Injective: Promoting Safety in Encodings

As detailed in the Lossy Operation Protection section, is_encode_injective and is_decode_injective help the library understand when a conversion you are doing cannot be guaranteed at compile time to be lossless. Injectivity is a high-brow mathematical term:

In mathematics, an injective function (also known as injection, or one-to-one function) is a function that maps distinct elements of its domain to distinct elements of its codomain.
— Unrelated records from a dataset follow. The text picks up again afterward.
`src/hw/rtl/tqcs_pkg.sv`:
```
// Shared types, widths and codes of the telemetry quadratic coefficient search.
// Depends on nothing; every RTL file of the block refers to it by scoped names.
package tqcs_pkg;

  // Fixed-point format of the target value.
  localparam int FRACTION_BITS = 8;
  localparam int VALUE_W       = 32;

  // Coefficient, sample and square widths.
  localparam int COEF_W = 8;
  localparam int X_W    = 8;
  localparam int XSQ_W  = 2 * X_W;
  localparam int MULT_W = XSQ_W + 1;
  localparam int PROD_W = COEF_W + MULT_W;

  // A polynomial value a*x*x + b*x + c with one guard bit.
  localparam int POLY_W  = PROD_W + 1;
  localparam int SHIFT_W = POLY_W + FRACTION_BITS;
  localparam int DIFF_W  = ((SHIFT_W > VALUE_W) ? SHIFT_W : VALUE_W) + 1;
  localparam int ERR_W   = DIFF_W - 1;

  // Scan limits of every coefficient.
  localparam logic signed [COEF_W-1:0] COEF_FIRST = {1'b1, {(COEF_W-1){1'b0}}};
  localparam logic signed [COEF_W-1:0] COEF_LAST  = {1'b0, {(COEF_W-1){1'b1}}};
  localparam logic [X_W-1:0]           X_LAST     = {X_W{1'b1}};

  // Search phase of a candidate.
  localparam logic [1:0] PH_A = 2'd0;
  localparam logic [1:0] PH_B = 2'd1;
  localparam logic [1:0] PH_C = 2'd2;

  typedef logic signed [VALUE_W-1:0] value_t;
  typedef logic signed [COEF_W-1:0]  coef_t;
  typedef logic [X_W-1:0]            x_t;
  typedef logic [XSQ_W-1:0]          xsq_t;

  // One candidate issued by the sequencer to the shared unit.
  typedef struct packed {
    logic       valid;
    logic       first;
    logic [1:0] phase;
    coef_t      coef;
    x_t         x;
    xsq_t       xsq;
  } cand_t;

  // Best fit found so far.
  typedef struct packed {
    coef_t coeff_a;
    coef_t coeff_b;
    coef_t coeff_c;
    x_t    raw_x;
  } fit_t;

endpackage

```
`src/hw/rtl/tqcs_in_if.sv`:
```
// Input channel of the coefficient search: one target value per beat.
// Depends on tqcs_pkg for the payload type.
interface tqcs_in_if;
  logic             valid;
  logic             ready;
  tqcs_pkg::value_t value;

  modport source (output valid, output value, input ready);
  modport sink (input valid, input value, output ready);
endinterface

```
`src/hw/rtl/tqcs_out_if.sv`:
```
// Result channel of the coefficient search: one fitted coefficient set per beat.
// Depends on tqcs_pkg for the payload types.
interface tqcs_out_if;
  logic            valid;
  logic            ready;
  tqcs_pkg::coef_t coeff_a;
  tqcs_pkg::coef_t coeff_b;
  tqcs_pkg::coef_t coeff_c;
  tqcs_pkg::x_t    raw_x;

  modport source (output valid, output coeff_a, output coeff_b, output coeff_c,
                  output raw_x, input ready);
  modport sink (input valid, input coeff_a, input coeff_b, input coeff_c,
                input raw_x, output ready);
endinterface

```
`src/hw/rtl/tqcs_eval.sv`:
```
// Shared multiply-add and error compare unit of the coefficient search.
// Depends on tqcs_pkg for widths, phase codes and the candidate struct.
module tqcs_eval (
  input  logic              clk,
  input  logic              rst_n,
  input  logic              load_i,
  input  tqcs_pkg::value_t  value_i,
  input  tqcs_pkg::cand_t   cand_i,
  output tqcs_pkg::fit_t    best_o
);

  tqcs_pkg::value_t                       target_r;
  logic signed [tqcs_pkg::POLY_W-1:0]     poly_r, poly_nxt;
  tqcs_pkg::cand_t                        pipe_r;
  logic signed [tqcs_pkg::POLY_W-1:0]     best_poly_r;
  logic signed [tqcs_pkg::POLY_W-1:0]     base_r;
  logic [tqcs_pkg::ERR_W-1:0]             best_err_r;
  tqcs_pkg::fit_t                         best_r;

  logic [tqcs_pkg::MULT_W-1:0]            mult;
  logic signed [tqcs_pkg::POLY_W-1:0]     base;
  logic signed [tqcs_pkg::PROD_W-1:0]     prod;
  logic signed [tqcs_pkg::DIFF_W-1:0]     diff;
  logic [tqcs_pkg::ERR_W-1:0]             err;
  logic                                   take;

  // The target is held for the whole search.
  always_ff @(posedge clk) begin
    if (load_i) begin
      target_r <= value_i;
    end
  end

  // The base of a phase is the best polynomial of the phase before it. It is taken
  // straight from the best register for the first candidate and frozen after that,
  // because candidates taken within the phase overwrite the best register.
  always_ff @(posedge clk) begin
    if (cand_i.valid && cand_i.first) begin
      base_r <= best_poly_r;
    end
  end

  // Operand selection: a scales x*x, b scales x, c is added as it is.
  always_comb begin
    case (cand_i.phase)
      tqcs_pkg::PH_A: begin
        mult = {1'b0, cand_i.xsq};
        base = '0;
      end
      tqcs_pkg::PH_B: begin
        mult = tqcs_pkg::MULT_W'(best_r.raw_x);
        base = cand_i.first ? best_poly_r : base_r;
      end
      default: begin
        mult = tqcs_pkg::MULT_W'(1);
        base = cand_i.first ? best_poly_r : base_r;
      end
    endcase
    prod     = cand_i.coef * $signed(mult);
    poly_nxt = base + tqcs_pkg::POLY_W'(prod);
  end

  // First stage: the candidate's polynomial value.
  always_ff @(posedge clk) begin
    if (!rst_n) begin
      pipe_r.valid <= 1'b0;
    end else begin
      pipe_r.valid <= cand_i.valid;
    end
    pipe_r.first <= cand_i.first;
    pipe_r.phase <= cand_i.phase;
    pipe_r.coef  <= cand_i.coef;
    pipe_r.x     <= cand_i.x;
    pipe_r.xsq   <= cand_i.xsq;
    poly_r       <= poly_nxt;
  end

  // Second stage: exact absolute error against the target.
  always_comb begin
    diff = (tqcs_pkg::DIFF_W'(poly_r) <<< tqcs_pkg::FRACTION_BITS)
           - tqcs_pkg::DIFF_W'(target_r);
    if (diff[tqcs_pkg::DIFF_W-1]) begin
      err = tqcs_pkg::ERR_W'(-diff);
    end else begin
      err = tqcs_pkg::ERR_W'(diff);
    end
    take = pipe_r.valid && (pipe_r.first || (err < best_err_r));
  end

  // The first candidate of a phase always opens it; later ones must be strictly better.
  always_ff @(posedge clk) begin
    if (take) begin
      best_err_r  <= err;
      best_poly_r <= poly_r;
      case (pipe_r.phase)
        tqcs_pkg::PH_A: begin
          best_r.coeff_a <= pipe_r.coef;
          best_r.raw_x   <= pipe_r.x;
        end
        tqcs_pkg::PH_B: begin
          best_r.coeff_b <= pipe_r.coef;
        end
        default: begin
          best_r.coeff_c <= pipe_r.coef;
        end
      endcase
    end
  end

  assign best_o = best_r;

endmodule

```
`src/hw/rtl/tqcs_seq.sv`:
```
// Sequencer of the coefficient search: walks the three scans and issues candidates.
// Depends on tqcs_pkg for widths, scan limits, phase codes and the candidate struct.
module tqcs_seq (
  input  logic            clk,
  input  logic            rst_n,
  input  logic            start_i,
  input  logic            out_free_i,
  output logic            in_ready_o,
  output logic            done_o,
  output tqcs_pkg::cand_t cand_o
);

  localparam logic [2:0] ST_IDLE   = 3'd0;
  localparam logic [2:0] ST_SCAN_A = 3'd1;
  localparam logic [2:0] ST_WAIT_A = 3'd2;
  localparam logic [2:0] ST_SCAN_B = 3'd3;
  localparam logic [2:0] ST_WAIT_B = 3'd4;
  localparam logic [2:0] ST_SCAN_C = 3'd5;
  localparam logic [2:0] ST_WAIT_C = 3'd6;
  localparam logic [2:0] ST_FIN    = 3'd7;

  logic [2:0]          state_r, state_nxt;
  tqcs_pkg::coef_t     k_r, k_nxt;
  tqcs_pkg::x_t        x_r, x_nxt;
  tqcs_pkg::xsq_t      xsq_r, xsq_nxt;

  logic k_first, k_last;

  assign k_first = (k_r == tqcs_pkg::COEF_FIRST);
  assign k_last  = (k_r == tqcs_pkg::COEF_LAST);

  // Next state and scan counters; the wait states let the last candidate settle.
  always_comb begin
    state_nxt = state_r;
    k_nxt     = k_r;
    x_nxt     = x_r;
    xsq_nxt   = xsq_r;
    case (state_r)
      ST_IDLE: begin
        if (start_i) begin
          state_nxt = ST_SCAN_A;
          k_nxt     = tqcs_pkg::COEF_FIRST;
          x_nxt     = '0;
          xsq_nxt   = '0;
        end
      end
      ST_SCAN_A: begin
        if (k_last && (x_r == tqcs_pkg::X_LAST)) begin
          state_nxt = ST_WAIT_A;
        end else if (k_first || (x_r == tqcs_pkg::X_LAST)) begin
          // The lowest a is tried at x = 0 only.
          k_nxt   = k_r + 1'b1;
          x_nxt   = '0;
          xsq_nxt = '0;
        end else begin
          x_nxt   = x_r + 1'b1;
          xsq_nxt = xsq_r + {{(tqcs_pkg::X_W-1){1'b0}}, x_r, 1'b1};
        end
      end
      ST_WAIT_A: begin
        state_nxt = ST_SCAN_B;
        k_nxt     = tqcs_pkg::COEF_FIRST;
      end
      ST_SCAN_B: begin
        if (k_last) begin
          state_nxt = ST_WAIT_B;
        end else begin
          k_nxt = k_r + 1'b1;
        end
      end
      ST_WAIT_B: begin
        state_nxt = ST_SCAN_C;
        k_nxt     = tqcs_pkg::COEF_FIRST;
      end
      ST_SCAN_C: begin
        if (k_last) begin
          state_nxt = ST_WAIT_C;
        end else begin
          k_nxt = k_r + 1'b1;
        end
      end
      ST_WAIT_C: begin
        state_nxt = ST_FIN;
      end
      default: begin
        if (out_free_i) begin
          state_nxt = ST_IDLE;
        end
      end
    endcase
  end

  always_ff @(posedge clk) begin
    if (!rst_n) begin
      state_r <= ST_IDLE;
    end else begin
      state_r <= state_nxt;
    end
    k_r   <= k_nxt;
    x_r   <= x_nxt;
    xsq_r <= xsq_nxt;
  end

  // Candidate issued to the shared unit.
  always_comb begin
    cand_o.valid = (state_r == ST_SCAN_A) || (state_r == ST_SCAN_B)
                   || (state_r == ST_SCAN_C);
    cand_o.first = k_first;
    cand_o.coef  = k_r;
    cand_o.x     = x_r;
    cand_o.xsq   = xsq_r;
    case (state_r)
      ST_SCAN_B: cand_o.phase = tqcs_pkg::PH_B;
      ST_SCAN_C: cand_o.phase = tqcs_pkg::PH_C;
      default:   cand_o.phase = tqcs_pkg::PH_A;
    endcase
  end

  assign in_ready_o = (state_r == ST_IDLE);
  assign done_o     = (state_r == ST_FIN) && out_free_i;

endmodule

```
`src/hw/rtl/telemetry_quadratic_coeff_search_top.sv`:
```
// Top level of the telemetry quadratic coefficient search.
// Depends on tqcs_pkg, tqcs_in_if, tqcs_out_if, tqcs_seq and tqcs_eval.

// Each beat on in_ch carries a signed Q24.8 target; the block fits it greedily to
// a*x*x + b*x + c and returns one beat on out_ch with a, b, c and x. The block takes
// one target at a time: between the accepting beat and the result it walks 65281
// candidates for a and x, 256 for b and 256 for c, with a settle state after each
// scan and a final state that loads the result, because one shared multiply-add
// and error compare unit evaluates one candidate per cycle. The next beat is
// accepted only once the sequencer is back in its idle state. A result waits in an
// output register, so the next target is accepted while the previous result is not yet taken.
module telemetry_quadratic_coeff_search_top (
  input  logic        clk,
  input  logic        rst_n,
  tqcs_in_if.sink     in_ch,
  tqcs_out_if.source  out_ch
);

  tqcs_pkg::cand_t cand;
  tqcs_pkg::fit_t  best;
  logic            start, out_free, done, in_ready;
  logic            out_valid_r, out_valid_nxt;
  tqcs_pkg::fit_t  out_r;

  assign start    = in_ch.valid;
  assign out_free = !out_valid_r || out_ch.ready;

  tqcs_seq u_seq (
    .clk        (clk),
    .rst_n      (rst_n),
    .start_i    (start),
    .out_free_i (out_free),
    .in_ready_o (in_ready),
    .done_o     (done),
    .cand_o     (cand)
  );

  tqcs_eval u_eval (
    .clk     (clk),
    .rst_n   (rst_n),
    .load_i  (in_ch.valid && in_ready),
    .value_i (in_ch.value),
    .cand_i  (cand),
    .best_o  (best)
  );

  assign in_ch.ready = in_ready;

  // Output register: loaded when a search ends, cleared when its beat is taken.
  always_comb begin
    if (done) begin
      out_valid_nxt = 1'b1;
    end else if (out_ch.ready) begin
      out_valid_nxt = 1'b0;
    end else begin
      out_valid_nxt = out_valid_r;
    end
  end

  always_ff @(posedge clk) begin
    if (!rst_n) begin
      out_valid_r <= 1'b0;
    end else begin
      out_valid_r <= out_valid_nxt;
    end
    if (done) begin
      out_r <= best;
    end
  end

  assign out_ch.valid   = out_valid_r;
  assign out_ch.coeff_a = out_r.coeff_a;
  assign out_ch.coeff_b = out_r.coeff_b;
  assign out_ch.coeff_c = out_r.coeff_c;
  assign out_ch.raw_x   = out_r.raw_x;

endmodule

```
`src/flat_wrapper.sv`:
```
// flat-port wrapper written by rule: the top's interface ports become plain ports
module telemetry_quadratic_coeff_search_top_flat 
  (clk, rst_n, in_ch_valid, in_ch_value, in_ch_ready, out_ch_valid, out_ch_coeff_a, out_ch_coeff_b, out_ch_coeff_c, out_ch_raw_x, out_ch_ready);
  tqcs_in_if in_ch_i ();
  tqcs_out_if out_ch_i ();
  input  logic clk;
  input  logic rst_n;
  input wire logic [$bits(in_ch_i.valid)-1:0] in_ch_valid;
  input wire logic [$bits(in_ch_i.value)-1:0] in_ch_value;
  output wire logic [$bits(in_ch_i.ready)-1:0] in_ch_ready;
  output wire logic [$bits(out_ch_i.valid)-1:0] out_ch_valid;
  output wire logic [$bits(out_ch_i.coeff_a)-1:0] out_ch_coeff_a;
  output wire logic [$bits(out_ch_i.coeff_b)-1:0] out_ch_coeff_b;
  output wire logic [$bits(out_ch_i.coeff_c)-1:0] out_ch_coeff_c;
  output wire logic [$bits(out_ch_i.raw_x)-1:0] out_ch_raw_x;
  input wire logic [$bits(out_ch_i.ready)-1:0] out_ch_ready;
  assign in_ch_i.valid = in_ch_valid;
  assign in_ch_i.value = in_ch_value;
  assign in_ch_ready = in_ch_i.ready;
  assign out_ch_valid = out_ch_i.valid;
  assign out_ch_coeff_a = out_ch_i.coeff_a;
  assign out_ch_coeff_b = out_ch_i.coeff_b;
  assign out_ch_coeff_c = out_ch_i.coeff_c;
  assign out_ch_raw_x = out_ch_i.raw_x;
  assign out_ch_i.ready = out_ch_ready;
  telemetry_quadratic_coeff_search_top u_core (.clk(clk), .rst_n(rst_n), .in_ch(in_ch_i), .out_ch(out_ch_i));
endmodule
```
This is very fancy speak for the fact that for every complete, well-formed input value, there is a well-formed, distinct output value. It does not have to cover all of the potential output values: so long as there is a one-to-one mapping that is unambigious for all the input values, it is injective. For practical purposes, it means that all of the code unit sequences that are valid can produce a unique code point sequence (“the decode operation is injective”). And, in the reverse case, it means that all the code point sequences that are valid can produce a unique code unit sequence (“the encode operation is injective”).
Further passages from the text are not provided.